In 2015, the National Institutes of Health announced the end of invasive chimpanzee research in the US. The agency had dramatically scaled back the program in 2013, and NIH director Francis Collins reported that due to lack of demand, he had decided to allow the remaining animals to retire as well. “It is clear that we’ve reached a tipping point,” he wrote. “I have reassessed the need to maintain chimpanzees for biomedical research and decided that effective immediately, NIH will no longer maintain a colony of 50 chimpanzees for future research.”

Collins explained that all NIH-owned chimps would be transferred to Chimp Haven, a chimpanzee sanctuary in Louisiana, “as space is available and on a timescale that will allow for optimal transition of each individual chimpanzee with careful consideration of their welfare, including their health and social grouping.”

But enacting that plan has proven more difficult than anticipated. According to a 2016 report from the Government Accountability Office, as of January, Chimp Haven housed less than a third of all the chimps owned or supported by NIH. Part of the problem is space. The facility can only accommodate about 230 animals. But there’s another, thornier issue: Not everyone agrees that Chimp Haven is the best place for these apes to spend their golden years.

Earlier this year, 19 chimps were transferred from the Southwest National Primate Research Center (SNPRC) in Texas to Chimp Haven. To David Pineda, who oversees the chimpanzee colony at SNRPC, each transfer feels like a loss. “They’re our kids,” he says.

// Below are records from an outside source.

[src/rtl/mem_bus_pkg.sv]
// Shared types and constants for the MEM-stage to data-bus bridge.
// The watchdog width helper keeps a disabled watchdog (timeout 0) at a legal 1-bit width.
package mem_bus_pkg;

    localparam int unsigned ADDR_W = 32;
    localparam int unsigned DATA_W = 32;
    localparam int unsigned STRB_W = 4;

    typedef enum logic [1:0] {
        IDLE = 2'd0,
        ADDR = 2'd1,
        DATA = 2'd2,
        DONE = 2'd3
    } bus_state_t;

    localparam logic [STRB_W-1:0] WSTRB_NONE = 4'b0000;

    // Latched copy of the pipeline request driven onto the bus.
    typedef struct packed {
        logic              wr;
        logic [STRB_W-1:0] wstrb;
        logic [ADDR_W-1:0] addr;
        logic [DATA_W-1:0] wdata;
    } bus_cmd_t;

    function automatic int unsigned wdog_width(input int unsigned timeout);
        return (timeout > 0) ? $clog2(timeout + 1) : 1;
    endfunction

endpackage
### src/rtl/train_ctrl_pkg.sv
// Shared train-controller constants: timer FSM encodings, bus widths, timed state codes.
// Pure declarations; no logic.
package train_ctrl_pkg;

  localparam int TIME_W  = 19;
  localparam int STATE_W = 4;

  localparam logic [1:0] ST_IDLE = 2'd0;
  localparam logic [1:0] ST_RUN  = 2'd1;
  localparam logic [1:0] ST_DONE = 2'd2;

  // Controller states that carry a dwell time from Parameters
  localparam logic [STATE_W-1:0] CTRL_ST_TIMED_A = 4'b0011;
  localparam logic [STATE_W-1:0] CTRL_ST_TIMED_B = 4'b0100;
  localparam logic [STATE_W-1:0] CTRL_ST_TIMED_C = 4'b0101;

endpackage

### src/rtl/state_timer_ms_prescaler.sv
// Millisecond prescaler: counts clk cycles while enabled, strobes o_tick on terminal count.
// o_tick is combinational from the registered count; i_clr restarts the count synchronously.
module ms_prescaler #(
  parameter int CLK_PER_MS = 50000,
  parameter int PS_W       = (CLK_PER_MS > 1) ? $clog2(CLK_PER_MS) : 1
) (
  input  logic clk,
  input  logic rst,
  input  logic i_clr,
  input  logic i_en,
  output logic o_tick
);

  localparam logic [PS_W-1:0] TC = PS_W'(CLK_PER_MS - 1);

  logic [PS_W-1:0] r_cnt;
  logic            w_tc;

  assign w_tc   = (r_cnt == TC);
  assign o_tick = i_en && !i_clr && w_tc;

  always_ff @(posedge clk or posedge rst) begin
    if (rst) begin
      r_cnt <= '0;
    end else if (i_clr) begin
      r_cnt <= '0;
    end else if (i_en) begin
      if (w_tc) r_cnt <= '0;
      else      r_cnt <= r_cnt + PS_W'(1);
    end
  end

endmodule

### src/rtl/state_timer.sv
// Dwell timer: reloads on every present_state change, counts t ms down, pulses timeout once.
// timeout rises exactly t*CLK_PER_MS cycles after the load edge.
module state_timer
  import train_ctrl_pkg::*;
#(
  parameter int CLK_PER_MS = 50000,
  parameter int PS_W       = (CLK_PER_MS > 1) ? $clog2(CLK_PER_MS) : 1
) (
  input  logic               clk,
  input  logic               rst,
  input  logic [STATE_W-1:0] present_state,
  input  logic [TIME_W-1:0]  t,
  output logic               timeout,
  output logic               busy,
  output logic               expired,
  output logic [TIME_W-1:0]  remaining
);

  logic [1:0]         r_state;
  logic [STATE_W-1:0] r_prev;
  logic [TIME_W-1:0]  r_remaining;
  logic               r_timeout;
  logic               w_chg;
  logic               w_run;
  logic               w_tick;

  assign w_chg = (present_state != r_prev);
  assign w_run = (r_state == ST_RUN);

  ms_prescaler #(
    .CLK_PER_MS (CLK_PER_MS),
    .PS_W       (PS_W)
  ) u_ms_prescaler (
    .clk    (clk),
    .rst    (rst),
    .i_clr  (w_chg),
    .i_en   (w_run),
    .o_tick (w_tick)
  );

  always_ff @(posedge clk or posedge rst) begin
    if (rst) begin
      r_state     <= ST_IDLE;
      r_prev      <= '0;
      r_remaining <= '0;
      r_timeout   <= 1'b0;
    end else begin
      r_prev    <= present_state;
      r_timeout <= 1'b0;
      // A state change always reloads, even on the edge the old dwell would have expired
      if (w_chg) begin
        if (t != '0) begin
          r_remaining <= t;
          r_state     <= ST_RUN;
        end else begin
          r_remaining <= '0;
          r_state     <= ST_IDLE;
        end
      end else begin
        case (r_state)
          ST_RUN: begin
            if (w_tick) begin
              if (r_remaining == TIME_W'(1)) begin
                r_remaining <= '0;
                r_state     <= ST_DONE;
                r_timeout   <= 1'b1;
              end else if (r_remaining != '0) begin
                r_remaining <= r_remaining - TIME_W'(1);
              end
            end
          end
          ST_DONE: r_remaining <= '0;
          ST_IDLE: ;
          default: r_state <= ST_IDLE;
        endcase
      end
    end
  end

  assign timeout   = r_timeout;
  assign busy      = (r_state == ST_RUN);
  assign expired   = (r_state == ST_DONE);
  assign remaining = r_remaining;

endmodule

Pineda started at SNPRC in 1974. He had just turned 18 when he landed a job as an animal caretaker. He hand raised many of the SNPRC’s chimps. He remembers changing diapers and bottle-feeding the babies. “You learn their attitudes and their dispositions. You learn to love these guys,” he says.

One of his favorites, Lisa, moved to Chimp Haven years ago. Pineda visited the facility a few years after she left, and spotted her and a few other familiar faces in one of the cages. “They all ran up to the wire. They were just like, ‘Come here. Come talk to me. Come touch me. Come give me a belly rub,'” Pineda says. He couldn’t, of course. The rules prevented him from touching the animals. “That was sad,” he says. “They don’t forget you.”

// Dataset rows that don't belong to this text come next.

<file path="src/rtl/rsa_bridge_pkg.sv">
// Shared types and constants for the RSA-256 Avalon UART bridge.
// Holds the top/transfer state enums, byte counts and default UART addresses.
package rsa_bridge_pkg;

    typedef enum logic [1:0] {
        S_GET_KEY,
        S_GET_DATA,
        S_WAIT_CALC,
        S_SEND_DATA
    } top_state_t;

    typedef enum logic {
        X_POLL,
        X_DATA
    } xfer_state_t;

    localparam int KEY_BYTES  = 64;
    localparam int DATA_BYTES = 32;
    localparam int OUT_BYTES  = 31;

    localparam logic [4:0] DEF_RX_BASE     = 5'd0;
    localparam logic [4:0] DEF_TX_BASE     = 5'd4;
    localparam logic [4:0] DEF_STATUS_BASE = 5'd8;
    localparam int         DEF_RX_OK_BIT   = 7;
    localparam int         DEF_TX_OK_BIT   = 6;

endpackage

</file>
<file path="src/rtl/avm_byte_xfer.sv">
// One-byte UART transfer engine: polls status, then reads RX or writes TX.
// Ports: i_go/i_dir/i_wbyte request, o_rbyte/o_done result, avm_* master.
module avm_byte_xfer
    import rsa_bridge_pkg::*;
#(
    parameter logic [4:0] RX_BASE     = DEF_RX_BASE,
    parameter logic [4:0] TX_BASE     = DEF_TX_BASE,
    parameter logic [4:0] STATUS_BASE = DEF_STATUS_BASE,
    parameter int         RX_OK_BIT   = DEF_RX_OK_BIT,
    parameter int         TX_OK_BIT   = DEF_TX_OK_BIT
) (
    input  logic        i_clk,
    input  logic        i_rst,
    input  logic        i_go,
    input  logic        i_dir,
    input  logic [7:0]  i_wbyte,
    output logic [7:0]  o_rbyte,
    output logic        o_done,
    output logic [4:0]  avm_address,
    output logic        avm_read,
    input  logic [31:0] avm_readdata,
    output logic        avm_write,
    output logic [31:0] avm_writedata,
    input  logic        avm_waitrequest
);

    xfer_state_t r_state, w_state_nxt;
    logic        r_read, w_read_nxt;
    logic        r_write, w_write_nxt;
    logic [4:0]  r_addr, w_addr_nxt;
    logic [7:0]  r_wbyte, w_wbyte_nxt;
    logic        w_ack;
    logic        w_ok;
    logic        w_unused;

    assign w_ack    = (r_read | r_write) & ~avm_waitrequest;
    assign w_ok     = i_dir ? avm_readdata[TX_OK_BIT]
                            : avm_readdata[RX_OK_BIT];
    assign o_done   = w_ack & (r_state == X_DATA);
    assign o_rbyte  = avm_readdata[7:0];
    assign w_unused = ^avm_readdata;

    assign avm_address   = r_addr;
    assign avm_read      = r_read;
    assign avm_write     = r_write;
    assign avm_writedata = {24'd0, r_wbyte};

    always_ff @(posedge i_clk) begin
        if (i_rst) begin
            r_state <= X_POLL;
            r_read  <= 1'b0;
            r_write <= 1'b0;
            r_addr  <= STATUS_BASE;
            r_wbyte <= 8'd0;
        end else begin
            r_state <= w_state_nxt;
            r_read  <= w_read_nxt;
            r_write <= w_write_nxt;
            r_addr  <= w_addr_nxt;
            r_wbyte <= w_wbyte_nxt;
        end
    end

    // Requests are registered; the follow-up request is chosen in the
    // completion cycle so back-to-back accesses cost one cycle each.
    always_comb begin
        w_state_nxt = r_state;
        w_read_nxt  = r_read;
        w_write_nxt = r_write;
        w_addr_nxt  = r_addr;
        w_wbyte_nxt = r_wbyte;
        if (!(r_read | r_write)) begin
            if (i_go) begin
                w_state_nxt = X_POLL;
                w_read_nxt  = 1'b1;
                w_addr_nxt  = STATUS_BASE;
            end
        end else if (w_ack) begin
            unique case (r_state)
                X_POLL: begin
                    if (w_ok) begin
                        w_state_nxt = X_DATA;
                        w_read_nxt  = ~i_dir;
                        w_write_nxt = i_dir;
                        w_addr_nxt  = i_dir ? TX_BASE : RX_BASE;
                        w_wbyte_nxt = i_dir ? i_wbyte : 8'd0;
                    end
                end
                X_DATA: begin
                    w_state_nxt = X_POLL;
                    w_read_nxt  = i_go;
                    w_write_nxt = 1'b0;
                    w_addr_nxt  = STATUS_BASE;
                    w_wbyte_nxt = 8'd0;
                end
                default: ;
            endcase
        end
    end

endmodule

</file>
<file path="src/rtl/rsa256_avalon_bridge.sv">
// RSA-256 front end: loads n/d/a from the UART, starts the core, returns 31 bytes.
// Ports: i_clk/i_rst, avm_* UART master, o_rsa_* core controls, i_rsa_* core result.
module rsa256_avalon_bridge
    import rsa_bridge_pkg::*;
#(
    parameter logic [4:0] RX_BASE     = DEF_RX_BASE,
    parameter logic [4:0] TX_BASE     = DEF_TX_BASE,
    parameter logic [4:0] STATUS_BASE = DEF_STATUS_BASE,
    parameter int         RX_OK_BIT   = DEF_RX_OK_BIT,
    parameter int         TX_OK_BIT   = DEF_TX_OK_BIT
) (
    input  logic         i_clk,
    input  logic         i_rst,
    output logic [4:0]   avm_address,
    output logic         avm_read,
    input  logic [31:0]  avm_readdata,
    output logic         avm_write,
    output logic [31:0]  avm_writedata,
    input  logic         avm_waitrequest,
    output logic         o_rsa_start,
    output logic [255:0] o_rsa_a,
    output logic [255:0] o_rsa_d,
    output logic [255:0] o_rsa_n,
    input  logic         i_rsa_finished,
    input  logic [255:0] i_rsa_result
);

    top_state_t   r_state, w_state_nxt;
    logic [5:0]   r_cnt, w_cnt_nxt;
    logic [255:0] r_n, w_n_nxt;
    logic [255:0] r_d, w_d_nxt;
    logic [255:0] r_a, w_a_nxt;
    logic [247:0] r_res, w_res_nxt;
    logic         r_start, w_start_nxt;
    logic         w_go, w_dir, w_done, w_last;
    logic [7:0]   w_rbyte;
    logic         w_unused_res;

    assign o_rsa_start  = r_start;
    assign o_rsa_a      = r_a;
    assign o_rsa_d      = r_d;
    assign o_rsa_n      = r_n;
    assign w_unused_res = ^i_rsa_result[255:248];

    // Drop the request stream on the last ciphertext byte so no status
    // poll is left in flight while the core runs.
    assign w_last = (r_state == S_GET_DATA) & w_done
                  & (r_cnt == 6'(DATA_BYTES - 1));
    assign w_go   = (r_state != S_WAIT_CALC) & ~w_last;
    assign w_dir  = (r_state == S_SEND_DATA);

    avm_byte_xfer #(
        .RX_BASE     (RX_BASE),
        .TX_BASE     (TX_BASE),
        .STATUS_BASE (STATUS_BASE),
        .RX_OK_BIT   (RX_OK_BIT),
        .TX_OK_BIT   (TX_OK_BIT)
    ) u_xfer (
        .i_clk           (i_clk),
        .i_rst           (i_rst),
        .i_go            (w_go),
        .i_dir           (w_dir),
        .i_wbyte         (r_res[247:240]),
        .o_rbyte         (w_rbyte),
        .o_done          (w_done),
        .avm_address     (avm_address),
        .avm_read        (avm_read),
        .avm_readdata    (avm_readdata),
        .avm_write       (avm_write),
        .avm_writedata   (avm_writedata),
        .avm_waitrequest (avm_waitrequest)
    );

    always_ff @(posedge i_clk) begin
        if (i_rst) begin
            r_state <= S_GET_KEY;
            r_cnt   <= 6'd0;
            r_n     <= '0;
            r_d     <= '0;
            r_a     <= '0;
            r_res   <= '0;
            r_start <= 1'b0;
        end else begin
            r_state <= w_state_nxt;
            r_cnt   <= w_cnt_nxt;
            r_n     <= w_n_nxt;
            r_d     <= w_d_nxt;
            r_a     <= w_a_nxt;
            r_res   <= w_res_nxt;
            r_start <= w_start_nxt;
        end
    end

    always_comb begin
        w_state_nxt = r_state;
        w_cnt_nxt   = r_cnt;
        w_n_nxt     = r_n;
        w_d_nxt     = r_d;
        w_a_nxt     = r_a;
        w_res_nxt   = r_res;
        w_start_nxt = 1'b0;
        unique case (r_state)
            S_GET_KEY: begin
                if (w_done) begin
                    if (r_cnt < 6'(KEY_BYTES / 2)) begin
                        w_n_nxt = {r_n[247:0], w_rbyte};
                    end else begin
                        w_d_nxt = {r_d[247:0], w_rbyte};
                    end
                    if (r_cnt == 6'(KEY_BYTES - 1)) begin
                        w_cnt_nxt   = 6'd0;
                        w_state_nxt = S_GET_DATA;
                    end else begin
                        w_cnt_nxt = r_cnt + 6'd1;
                    end
                end
            end
            S_GET_DATA: begin
                if (w_done) begin
                    w_a_nxt = {r_a[247:0], w_rbyte};
                    if (w_last) begin
                        w_cnt_nxt   = 6'd0;
                        w_start_nxt = 1'b1;
                        w_state_nxt = S_WAIT_CALC;
                    end else begin
                        w_cnt_nxt = r_cnt + 6'd1;
                    end
                end
            end
            S_WAIT_CALC: begin
                if (i_rsa_finished) begin
                    w_res_nxt   = i_rsa_result[247:0];
                    w_state_nxt = S_SEND_DATA;
                end
            end
            S_SEND_DATA: begin
                if (w_done) begin
                    w_res_nxt = {r_res[239:0], 8'h00};
                    if (r_cnt == 6'(OUT_BYTES - 1)) begin
                        w_cnt_nxt   = 6'd0;
                        w_state_nxt = S_GET_DATA;
                    end else begin
                        w_cnt_nxt = r_cnt + 6'd1;
                    end
                end
            end
            default: ;
        endcase
    end

endmodule

</file>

That’s why Pineda says it doesn’t make sense to uproot them. “They’re full grown, and they have to learn to start their life all over again. I think that’s the hardest and the cruelest part,” he says. “We’re all they know. We’re their family,” Pineda adds. “This is their home.”

https://youtu.be/HIwG8KOU3f8

SNPRC isn’t a sanctuary, but it doesn’t look like the typical image of a cramped research facility either. I toured the grounds in October. The chimps live in “primadomes,” huge outdoor cages composed of iron beams and reinforced wire. They have dirt and grass underfoot and open sky above. They can feel the breeze and the sun. Here “they get everything they need,” Pineda says — toys, protein bars, Flintstone vitamins, insulin, vaccines. And squirts of Hawaiian punch. “They love Hawaiian Punch,” he says.

Pineda isn’t the only one arguing that some of the nation’s chimps might be best off staying put. In 2014 and 2015, MD Anderson Cancer Center sent thirteen chimps from Texas to Chimp Haven. Nine died. The deaths prompted Cindy Buckmaster, director of Baylor’s Center for Comparative Medicine, to pen an article for Lab Animal titled “Dr. Collins, please save our chimps!” In that article, Buckmaster wonders “…why Dr. Collins would force these animals to leave everything they have known and everyone they love to go to a strange place, filled with strangers who cannot care for them nearly as well as their family at [MD Anderson Cancer Center]!”

Buckmaster’s missive sparked a debate that has grown increasingly hostile. I’ll let Wired’s Chelsea Leu sum it up:

‘[Buckmaster’s] article got picked up by an animal research advocacy group blog. Then, as all good Internet debates start, people began piling on in the comments—chimp researchers, vets, the members of the Chimp Haven board. The advocacy group, Speaking of Research, responded by publishing ever more heated blog posts, and the president of Chimp Haven, Cathy Spraetz, eventually released a message on the sanctuary’s website calling out the “volley of accusations from a vocal segment of lab-based individuals.”

While there may be valid reasons for wanting chimpanzees to stay put, NIH’s current plan, released in August, is to move all remaining research chimps to Chimp Haven by 2021. SNPRC’s chimps will be the last to go.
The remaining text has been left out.